Head Trauma in the ED Lecture Powerpoint Flashcards
Intracranial pressure (ICP)
Pressure exerted by fluids such as CSF and blood inside the skull (rigid nonexpandable box) on prain tissue, normal is 7-15 mmHg (average 10mmHg), for supine adult, >20 is abnormal, >40mmHg is severe, sustained increased ICP leads to decreased brain function and poor outcome
Compensated state of ICP
When an individual has a brain bleed (or enlarging mass), CSF and venous volume decrease to maintain normal ICP in a compensatory manner (brain mass and arterial volume unaffected) if overwhelmed see drop in arterial volume leading to ischemia of the brain or herniation of brain tissue
ICP monitoring types (3)
- Intraventricular (can be used to drain CSF as well - therapeutic as well)
- subdural
- intraparenchymal (in the brain tissue itself)
Cerebral perfusion pressure (CPP)
Difference between mean arterial pressure (avg between systolic and diastolic) and intracranial pressure, a net pressure gradient that drives oxygen delivery to brian tissue but not actually a measure of cereral blood flow, normal range 60-70 mmHg (CPP=MAP-ICP), if CPP too low can raise blood pressure or decrease ICP, requires ICP monitor placement first
Primary vs secondary brain injury
-Occurs at time of impact vs occurs at some point after moment of impact, often preventable and very important to control in emergency setting (hypotension, hypoxia, hypoglycemia, hyperthermia, hypocapnia)

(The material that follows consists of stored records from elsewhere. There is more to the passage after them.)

Background: an optimization exercise with open tools, aiming at small area, a short achievable clock period and few clock cycles per item. Do not read the settings as production practice.
In this exercise RTL edits were held to simulation tests only and were not proved equivalent to the original.

== main ==
// sha384
module sha384 (
    input  wire         clk,
    input  wire         rst,            
    input  wire         in_valid,
    output wire         in_ready,
    input  wire [63:0]  in_data,        
    input  wire         in_first,       
    input  wire         in_last,        
    output wire [383:0] digest,         
    output reg          digest_valid
);
export LEC_CHECK = 0
export CAP_MARGIN = 40
export CORE_MARGIN = 2
export CORE_UTILIZATION = 40
export SLEW_MARGIN = 40
export SYNTH_MEMORY_MAX_BITS = 16384
create_clock -name core_clock -period 12.0 [get_ports {clk}]
standard.sh (not shown) runs the stock make flow with config.mk's settings and CLKGATE_MAP_FILE= SYNTH_SCRIPT=/design/flow/synth_recipe.tcl, a recipe that flattens the netlist after the stock synthesis.
==> flow/flow/run.sh <==
#!/bin/bash
set -euo pipefail
export SETUP_SLACK_MARGIN=${MARGIN:-6.5}
bash standard.sh > layout.log 2>&1
Testbench counts of main, summed over its fixed seeds: cycles 191,696, blocks 2,396.
Relative to main, the following input files were edited for the feature branch:
- CORE_UTILIZATION: 40 -> 45
- PLACE_DENSITY: unset -> 0.65
==> flow/flow/run.sh <==
#!/bin/bash
set -euo pipefail
export SETUP_SLACK_MARGIN=${MARGIN:-6.2}
bash standard.sh > layout.log 2>&1
Notes after the runs:
- Cmp main and the feature branch / sequential fraction of total cell area / lower: main
- Sum of routed wire length over all layers (the feature branch over main): decrease, about 5%
- Setup slack: the feature branch less than main
- Diff main and the feature branch: standard-cell row count lower in the feature branch
- Higher number of inserted filler cells in the final layout among main and the feature branch: main

* * *

Starting RTL as in the previous note.
Settings: LEC_CHECK=0, CAP_MARGIN=40, CORE_MARGIN=2, CORE_UTILIZATION=40, SLEW_MARGIN=40, SYNTH_MEMORY_MAX_BITS=16384; clock period 12.0 ns.
==> flow/flow/run.sh <==
#!/bin/bash
# The standard layout (the standard.sh) with timing repair aimed below the
# clock period (SETUP_SLACK_MARGIN ns of slack), and without the full-adder
# cells, so the carry-save trees are built from faster gates.
set -euo pipefail
export SETUP_SLACK_MARGIN=${MARGIN:-6.5}
export DONT_USE_CELLS="sky130_fd_sc_hd__fa_1 sky130_fd_sc_hd__fa_2 sky130_fd_sc_hd__fa_4"
bash standard.sh > layout.log 2>&1
The first run completed with no timing, DRC or antenna violations.
Testbench counts at the start, summed over its fixed seeds: cycles 191,696, blocks 2,396.
Rerun with:
==> flow/flow/run.sh (replaced) <==
#!/bin/bash
set -euo pipefail
export SETUP_SLACK_MARGIN=${MARGIN:-6.2}
bash standard.sh > layout.log 2>&1
ABC_AREA = 1   (was unset)
Clock skew grows by 0.0070 ns.
Die area grows by about 8%.
Worst setup slack is worse by 0.098 ns.
Via count grows by 16%.
Flip-flop and latch count is unchanged.
Final cell count grows by about 24%.
Non-clock buffer count shrinks by 284.
Wire length grows by 11%.
First-iteration DRC count grows by about 23%.
Rerun with:
ABC_AREA = unset   (was 1)
CORE_UTILIZATION = 50   (was 40)
What happened:
- The changed run finished with timing, DRC and antenna clean
- cell area decreases by 3.9%
- synthesized cell count falls by 25%
- core utilization is higher by 14 points
- setup slack gets worse by 0.11 ns
- die area goes down by 26%
- wire length shrinks by 13%
- register-to-register slack got worse by 0.11 ns
- hold slack got worse by 0.083 ns

* * *

Another version of the RTL of sha384 (not shown whole).
For scale: ~9800 cells after synthesis, roughly 460 I/O pins, ~98000 um2 of cells after synthesis.
clock: 12.0 ns
lec_check: 0
cap_margin: 40
core_margin: 2
core_utilization: 40
slew_margin: 40
synth_memory_max_bits: 16384
==> flow/flow/run.sh <==
#!/bin/bash
set -euo pipefail
export SETUP_SLACK_MARGIN=${MARGIN:-6.0}
bash standard.sh > layout.log 2>&1
Testbench counts at the start, summed over its fixed seeds: cycles 191,696, blocks 2,396.
Then changed:
==> flow/flow/run.sh (replaced) <==
#!/bin/bash
set -euo pipefail
export SETUP_SLACK_MARGIN=${MARGIN:-6.5}
bash standard.sh > layout.log 2>&1
- CORE_UTILIZATION: 40 -> 60
- PLACE_DENSITY: unset -> 0.7
Effect: The new run died in global routing (5_1_grt). Synthesized cell count stays the same. Synthesized area stays the same.
Then changed:
==> flow/flow/run.sh (replaced) <==
#!/bin/bash
set -euo pipefail
export SETUP_SLACK_MARGIN=${MARGIN:-7.0}
bash standard.sh > layout.log 2>&1
- CORE_UTILIZATION: 60 -> 40
- PLACE_DENSITY: 0.7 -> unset
The new run finished clean; area after synthesis is unchanged; synthesized cell count stays the same.
Then changed:
==> flow/flow/run.sh (replaced) <==
#!/bin/bash
set -euo pipefail
export SETUP_SLACK_MARGIN=${MARGIN:-6.5}
bash standard.sh > layout.log 2>&1
Global-route usage drops by 1.7 points.
Critical path depth went down by 3.
Via count falls by 1.7%.
Cell area fell by 3.1%.
First-iteration DRC count climbs by 2.7%.
Fmax is higher by 1.6%.
Final cell count shrinks by 1.3%.
Hold slack gets worse by 33 ps.
Then changed:
==> flow/run.sh (new file) <==
#!/bin/bash
# synth_recipe.tcl (not shown) runs the flow's synth.tcl, then flattens the netlist and writes it again
# the make line also repeats each setting of config.mk as NAME=value (left out here)
make -C /OpenROAD-flow-scripts/flow DESIGN_CONFIG=/design/flow/config.mk WORK_HOME=/design/flow/orfs CLKGATE_MAP_FILE= SYNTH_SCRIPT=/design/flow/synth_recipe.tcl finish
- SETUP_SLACK_MARGIN: unset -> 5
removed: flow/flow/run.sh
removed: flow/standard.sh
Outcome: The changed run produced a clean layout; sequential share of layout area came out higher by 1.7 points; via count fell by 1.4%; wire length is higher by 1.9%; first-iteration DRC count shrinks by 0.37%.

* * *

## v6
RTL: one of the versions met above, not the one the previous note started from.
Size: ~460 I/O pins, roughly 100000 um2 of cells after synthesis.
==> flow/config.mk <==
export PLATFORM = sky130hd
export DESIGN_NAME = sha384
export DESIGN_NICKNAME = sha384
export VERILOG_FILES = /design/flow/design.v
export SDC_FILE = /design/flow/constraint.sdc
export NUM_CORES = 8
export LEC_CHECK = 0
export CAP_MARGIN = 40
export CORE_MARGIN = 2
export CORE_UTILIZATION = 40
export SLEW_MARGIN = 40
export SYNTH_MEMORY_MAX_BITS = 16384
==> flow/constraint.sdc <==
create_clock -name core_clock -period 12.0 [get_ports {clk}]
set_input_delay 2.4000 -clock core_clock [delete_from_list [all_inputs] [get_ports {clk}]]
set_output_delay 2.4000 -clock core_clock [all_outputs]
set_load 0.01 [all_outputs]
==> flow/flow/run.sh <==
#!/bin/bash
# The standard layout (the standard.sh) with timing repair aimed below the
# clock period (SETUP_SLACK_MARGIN ns of slack), and with the full-adder cells
# added to the platform's don't-use list, so the carry-save trees are built
# from faster gates.
set -euo pipefail
export SETUP_SLACK_MARGIN=${MARGIN:-6.5}
DONT_USE="sky130_fd_sc_hd__probe_p_8 sky130_fd_sc_hd__probec_p_8 sky130_fd_sc_hd__lpflow_bleeder_1 sky130_fd_sc_hd__lpflow_clkbufkapwr_1 sky130_fd_sc_hd__lpflow_clkbufkapwr_16 sky130_fd_sc_hd__lpflow_clkbufkapwr_2 sky130_fd_sc_hd__lpflow_clkbufkapwr_4 sky130_fd_sc_hd__lpflow_clkbufkapwr_8 sky130_fd_sc_hd__lpflow_clkinvkapwr_1 sky130_fd_sc_hd__lpflow_clkinvkapwr_16 sky130_fd_sc_hd__lpflow_clkinvkapwr_2 sky130_fd_sc_hd__lpflow_clkinvkapwr_4 sky130_fd_sc_hd__lpflow_clkinvkapwr_8 sky130_fd_sc_hd__lpflow_decapkapwr_12 sky130_fd_sc_hd__lpflow_decapkapwr_3 sky130_fd_sc_hd__lpflow_decapkapwr_4 sky130_fd_sc_hd__lpflow_decapkapwr_6 sky130_fd_sc_hd__lpflow_decapkapwr_8 sky130_fd_sc_hd__lpflow_inputiso0n_1 sky130_fd_sc_hd__lpflow_inputiso0p_1 sky130_fd_sc_hd__lpflow_inputiso1n_1 sky130_fd_sc_hd__lpflow_inputiso1p_1 sky130_fd_sc_hd__lpflow_inputisolatch_1 sky130_fd_sc_hd__lpflow_isobufsrc_1 sky130_fd_sc_hd__lpflow_isobufsrc_16 sky130_fd_sc_hd__lpflow_isobufsrc_2 sky130_fd_sc_hd__lpflow_isobufsrc_4 sky130_fd_sc_hd__lpflow_isobufsrc_8 sky130_fd_sc_hd__lpflow_isobufsrckapwr_16 sky130_fd_sc_hd__lpflow_lsbuf_lh_hl_isowell_tap_1 sky130_fd_sc_hd__lpflow_lsbuf_lh_hl_isowell_tap_2 sky130_fd_sc_hd__lpflow_lsbuf_lh_hl_isowell_tap_4 sky130_fd_sc_hd__lpflow_lsbuf_lh_isowell_4 sky130_fd_sc_hd__lpflow_lsbuf_lh_isowell_tap_1 sky130_fd_sc_hd__lpflow_lsbuf_lh_isowell_tap_2 sky130_fd_sc_hd__lpflow_lsbuf_lh_isowell_tap_4 sky130_fd_sc_hd__fa_1 sky130_fd_sc_hd__fa_2 sky130_fd_sc_hd__fa_4"
bash standard.sh DONT_USE_CELLS="$DONT_USE" finish > layout.log 2>&1
In summary, v6 completed successfully, with a layout that passed the timing, design-rule and antenna checks.
Testbench counts of v6, summed over its fixed seeds: cycles 191,696, blocks 2,396.
Setup changes, v6 to v7
- CTS_BUF_LIST now sky130_fd_sc_hd__clkbuf_8, previously not set
- CTS_CLUSTER_SIZE now 24, previously not set
==> flow/flow/run.sh <==
#!/bin/bash
set -euo pipefail
export SETUP_SLACK_MARGIN=${MARGIN:-6.2}
bash standard.sh > layout.log 2>&1
==> comparison <==
From v6 to v7 the numbers moved as follows: post-route core utilization -1.4 points. Diff v6 -> v7 | count of placed standard cells including taps | decrease of 1265. Min time the worst path needs with I/O delays and setup across v7 and v6: v6. Side by side, die area turned out lower in v7 than in v6. In the flow results for v7 and v6, the global-route usage is larger on v7. Against v6, the final cell area of v7 is lower. | post-route fraction of the period consumed by the critical path | higher: v7 |. On total wirelength of the detailed-routed design, v6 loses to v7.

* * *

Starting RTL as in the previous note.
clock: 12.0 ns
lec_check: 0
cap_margin: 40
core_margin: 2
core_utilization: 40
slew_margin: 40
synth_memory_max_bits: 16384
==> flow/flow/run.sh <==
#!/bin/bash
set -euo pipefail
export SETUP_SLACK_MARGIN=${MARGIN:-6.2}
export REMOVE_ABC_BUFFERS=1
bash standard.sh > layout.log 2>&1
The baseline completed with no timing, DRC or antenna violations.
Testbench counts at the start, summed over its fixed seeds: cycles 191,696, blocks 2,396.
Then changed:
==> flow/run.sh (new file) <==
#!/bin/bash
# synth_recipe.tcl (not shown) runs the flow's synth.tcl, then flattens the netlist and writes it again
# the make line also repeats each setting of config.mk as NAME=value (left out here)
make -C /OpenROAD-flow-scripts/flow DESIGN_CONFIG=/design/flow/config.mk WORK_HOME=/design/flow/orfs CLKGATE_MAP_FILE= SYNTH_SCRIPT=/design/flow/synth_recipe.tcl finish
SETUP_SLACK_MARGIN = 5   (was default)
removed: flow/flow/run.sh
removed: flow/standard.sh
=> Worst setup slack degrades by 1.2 ns; final cell count drops by 0.71%; area after synthesis does not change; routed wire length rises by about 3.3%; maximum frequency is lower by about 17%.
Then changed:
SETUP_SLACK_MARGIN = 3   (was 5)
=> The changed run finished with timing, DRC and antenna clean; final cell count barely changes; area after synthesis does not change; sequential share of layout area climbs by 0.13 points; via count is about the same; cell area goes down by 0.36%; clock skew climbs by 0.0046 ns; worst setup slack gets worse by 1.1 ns; maximum frequency came out lower by 14%.
Then changed:
==> flow/flow/run.sh (new file) <==
#!/bin/bash
set -euo pipefail
export SETUP_SLACK_MARGIN=${MARGIN:-6.8}
bash standard.sh > layout.log 2>&1
==> flow/standard.sh (new file) <==
#!/bin/bash
# synth_recipe.tcl (not shown) runs the flow's synth.tcl, then flattens the netlist and writes it again
# the make line also repeats each setting of config.mk as NAME=value (left out here)
make -C /OpenROAD-flow-scripts/flow DESIGN_CONFIG=/design/flow/config.mk WORK_HOME=/design/flow/orfs CLKGATE_MAP_FILE= SYNTH_SCRIPT=/design/flow/synth_recipe.tcl "${@:-finish}"
SETUP_SLACK_MARGIN = default   (was 3)
removed: flow/run.sh
What happened: The changed run produced a clean layout. Count of clock-buffer cells in the layout goes up by 9. Flip-flop and latch count stays the same. Cell count goes up by 2.8%. Critical path depth goes down by 2. Synthesized area does not change. Worst setup slack gains 2.3 ns.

Systolic blood pressure value in head injury patients need in order to prevent secondary injury
90mmHg
Do intracranial bleeds cause hypotension?

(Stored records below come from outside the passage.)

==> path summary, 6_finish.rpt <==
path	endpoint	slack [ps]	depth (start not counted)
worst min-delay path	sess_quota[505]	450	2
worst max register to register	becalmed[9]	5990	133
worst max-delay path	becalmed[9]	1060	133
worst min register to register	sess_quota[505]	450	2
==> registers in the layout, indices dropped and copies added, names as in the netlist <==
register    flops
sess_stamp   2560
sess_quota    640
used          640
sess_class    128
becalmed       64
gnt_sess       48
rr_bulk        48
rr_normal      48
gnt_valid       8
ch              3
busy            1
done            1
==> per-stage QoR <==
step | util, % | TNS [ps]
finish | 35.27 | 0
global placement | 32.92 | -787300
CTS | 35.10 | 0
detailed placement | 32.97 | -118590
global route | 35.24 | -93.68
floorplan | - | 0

No because of the rigidity of the cranium - if hypotensive might have some other type of shock going on
Cushings triad
Seen as result of and indicates increased ICP
- hypertension
- bradycardia
- irregular respiration
Labs to draw on suspected head trauma patient*** (5)
- CBC
- CMP
- Coags***
- ABG
- tox screen
Minimum required radiologic studies for head injury patient (2)
- Head CT w/o IV contrast
- cervical spine CT w/o IV contrast
Closed vs open brain injury
Skull not broken, fractured, or penetrated vs sees dura and brain tissue communicating with outside world
Traumatic brain injury severity classification (TBIs) (3)

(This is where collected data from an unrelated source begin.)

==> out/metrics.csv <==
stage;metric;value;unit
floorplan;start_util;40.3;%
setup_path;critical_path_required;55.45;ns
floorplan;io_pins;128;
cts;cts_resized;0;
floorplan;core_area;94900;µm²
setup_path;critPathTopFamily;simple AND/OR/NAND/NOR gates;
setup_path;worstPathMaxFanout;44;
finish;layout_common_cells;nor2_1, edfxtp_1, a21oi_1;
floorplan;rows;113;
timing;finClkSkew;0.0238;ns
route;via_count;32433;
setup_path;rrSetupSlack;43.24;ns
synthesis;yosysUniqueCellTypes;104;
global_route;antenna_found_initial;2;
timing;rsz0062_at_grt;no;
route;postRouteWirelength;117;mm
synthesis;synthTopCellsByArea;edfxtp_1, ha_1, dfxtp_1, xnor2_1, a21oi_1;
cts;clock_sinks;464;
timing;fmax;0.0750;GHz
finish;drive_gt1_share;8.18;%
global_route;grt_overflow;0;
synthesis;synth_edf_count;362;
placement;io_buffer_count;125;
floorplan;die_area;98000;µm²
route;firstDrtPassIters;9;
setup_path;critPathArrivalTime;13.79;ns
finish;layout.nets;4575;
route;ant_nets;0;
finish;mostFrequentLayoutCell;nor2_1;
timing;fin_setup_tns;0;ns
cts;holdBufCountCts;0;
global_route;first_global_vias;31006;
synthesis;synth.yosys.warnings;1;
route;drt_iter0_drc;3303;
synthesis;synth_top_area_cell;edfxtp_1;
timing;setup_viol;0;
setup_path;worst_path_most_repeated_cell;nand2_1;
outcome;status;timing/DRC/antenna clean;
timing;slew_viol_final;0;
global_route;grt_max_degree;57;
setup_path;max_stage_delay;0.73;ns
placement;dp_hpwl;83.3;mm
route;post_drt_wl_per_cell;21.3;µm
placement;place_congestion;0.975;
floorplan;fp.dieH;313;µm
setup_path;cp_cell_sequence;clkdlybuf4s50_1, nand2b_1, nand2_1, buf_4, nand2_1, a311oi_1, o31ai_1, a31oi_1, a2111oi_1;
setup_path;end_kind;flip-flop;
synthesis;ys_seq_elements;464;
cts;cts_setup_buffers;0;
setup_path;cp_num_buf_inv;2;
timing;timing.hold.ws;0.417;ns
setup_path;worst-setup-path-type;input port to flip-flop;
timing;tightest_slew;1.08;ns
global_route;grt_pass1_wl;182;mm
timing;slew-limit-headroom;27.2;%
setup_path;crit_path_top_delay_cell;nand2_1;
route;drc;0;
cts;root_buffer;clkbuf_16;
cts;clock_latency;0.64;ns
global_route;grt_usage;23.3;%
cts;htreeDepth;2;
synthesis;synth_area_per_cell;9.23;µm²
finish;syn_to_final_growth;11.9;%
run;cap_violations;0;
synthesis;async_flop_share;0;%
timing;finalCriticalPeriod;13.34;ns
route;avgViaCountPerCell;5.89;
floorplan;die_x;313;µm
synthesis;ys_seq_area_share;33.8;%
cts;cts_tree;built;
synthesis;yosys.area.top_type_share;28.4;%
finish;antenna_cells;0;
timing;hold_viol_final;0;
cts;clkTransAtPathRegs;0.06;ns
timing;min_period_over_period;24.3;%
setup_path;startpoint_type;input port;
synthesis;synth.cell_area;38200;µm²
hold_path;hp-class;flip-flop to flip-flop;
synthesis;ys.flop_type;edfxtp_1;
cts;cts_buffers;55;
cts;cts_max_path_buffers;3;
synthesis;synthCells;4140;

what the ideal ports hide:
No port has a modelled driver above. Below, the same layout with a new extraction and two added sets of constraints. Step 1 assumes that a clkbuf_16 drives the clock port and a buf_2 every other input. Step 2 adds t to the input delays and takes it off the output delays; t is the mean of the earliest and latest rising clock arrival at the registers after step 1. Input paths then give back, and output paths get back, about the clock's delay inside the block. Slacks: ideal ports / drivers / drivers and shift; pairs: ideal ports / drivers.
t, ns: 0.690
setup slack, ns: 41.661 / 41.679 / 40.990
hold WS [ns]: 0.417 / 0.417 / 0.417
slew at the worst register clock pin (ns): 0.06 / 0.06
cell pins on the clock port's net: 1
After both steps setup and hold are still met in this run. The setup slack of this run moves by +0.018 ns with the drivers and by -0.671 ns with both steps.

- Mild, synonymous with concussion (GCS 13-15 and some kind of mechanism of injury, can see confusion, amnesia, stumbling)
- Moderate (GCS 9-12, similar symptoms to mild, need admission to ICU and administration of antifibrinolytic tranexamic acid (TXA))
- Severe (GCS 3-8, minimally responsive, need admission to ICU and managed with TXA but not nearly as effective, same principles of eliminating secondary brain injury)
How to determine who with a mild TBI gets a head CT criteria? (10)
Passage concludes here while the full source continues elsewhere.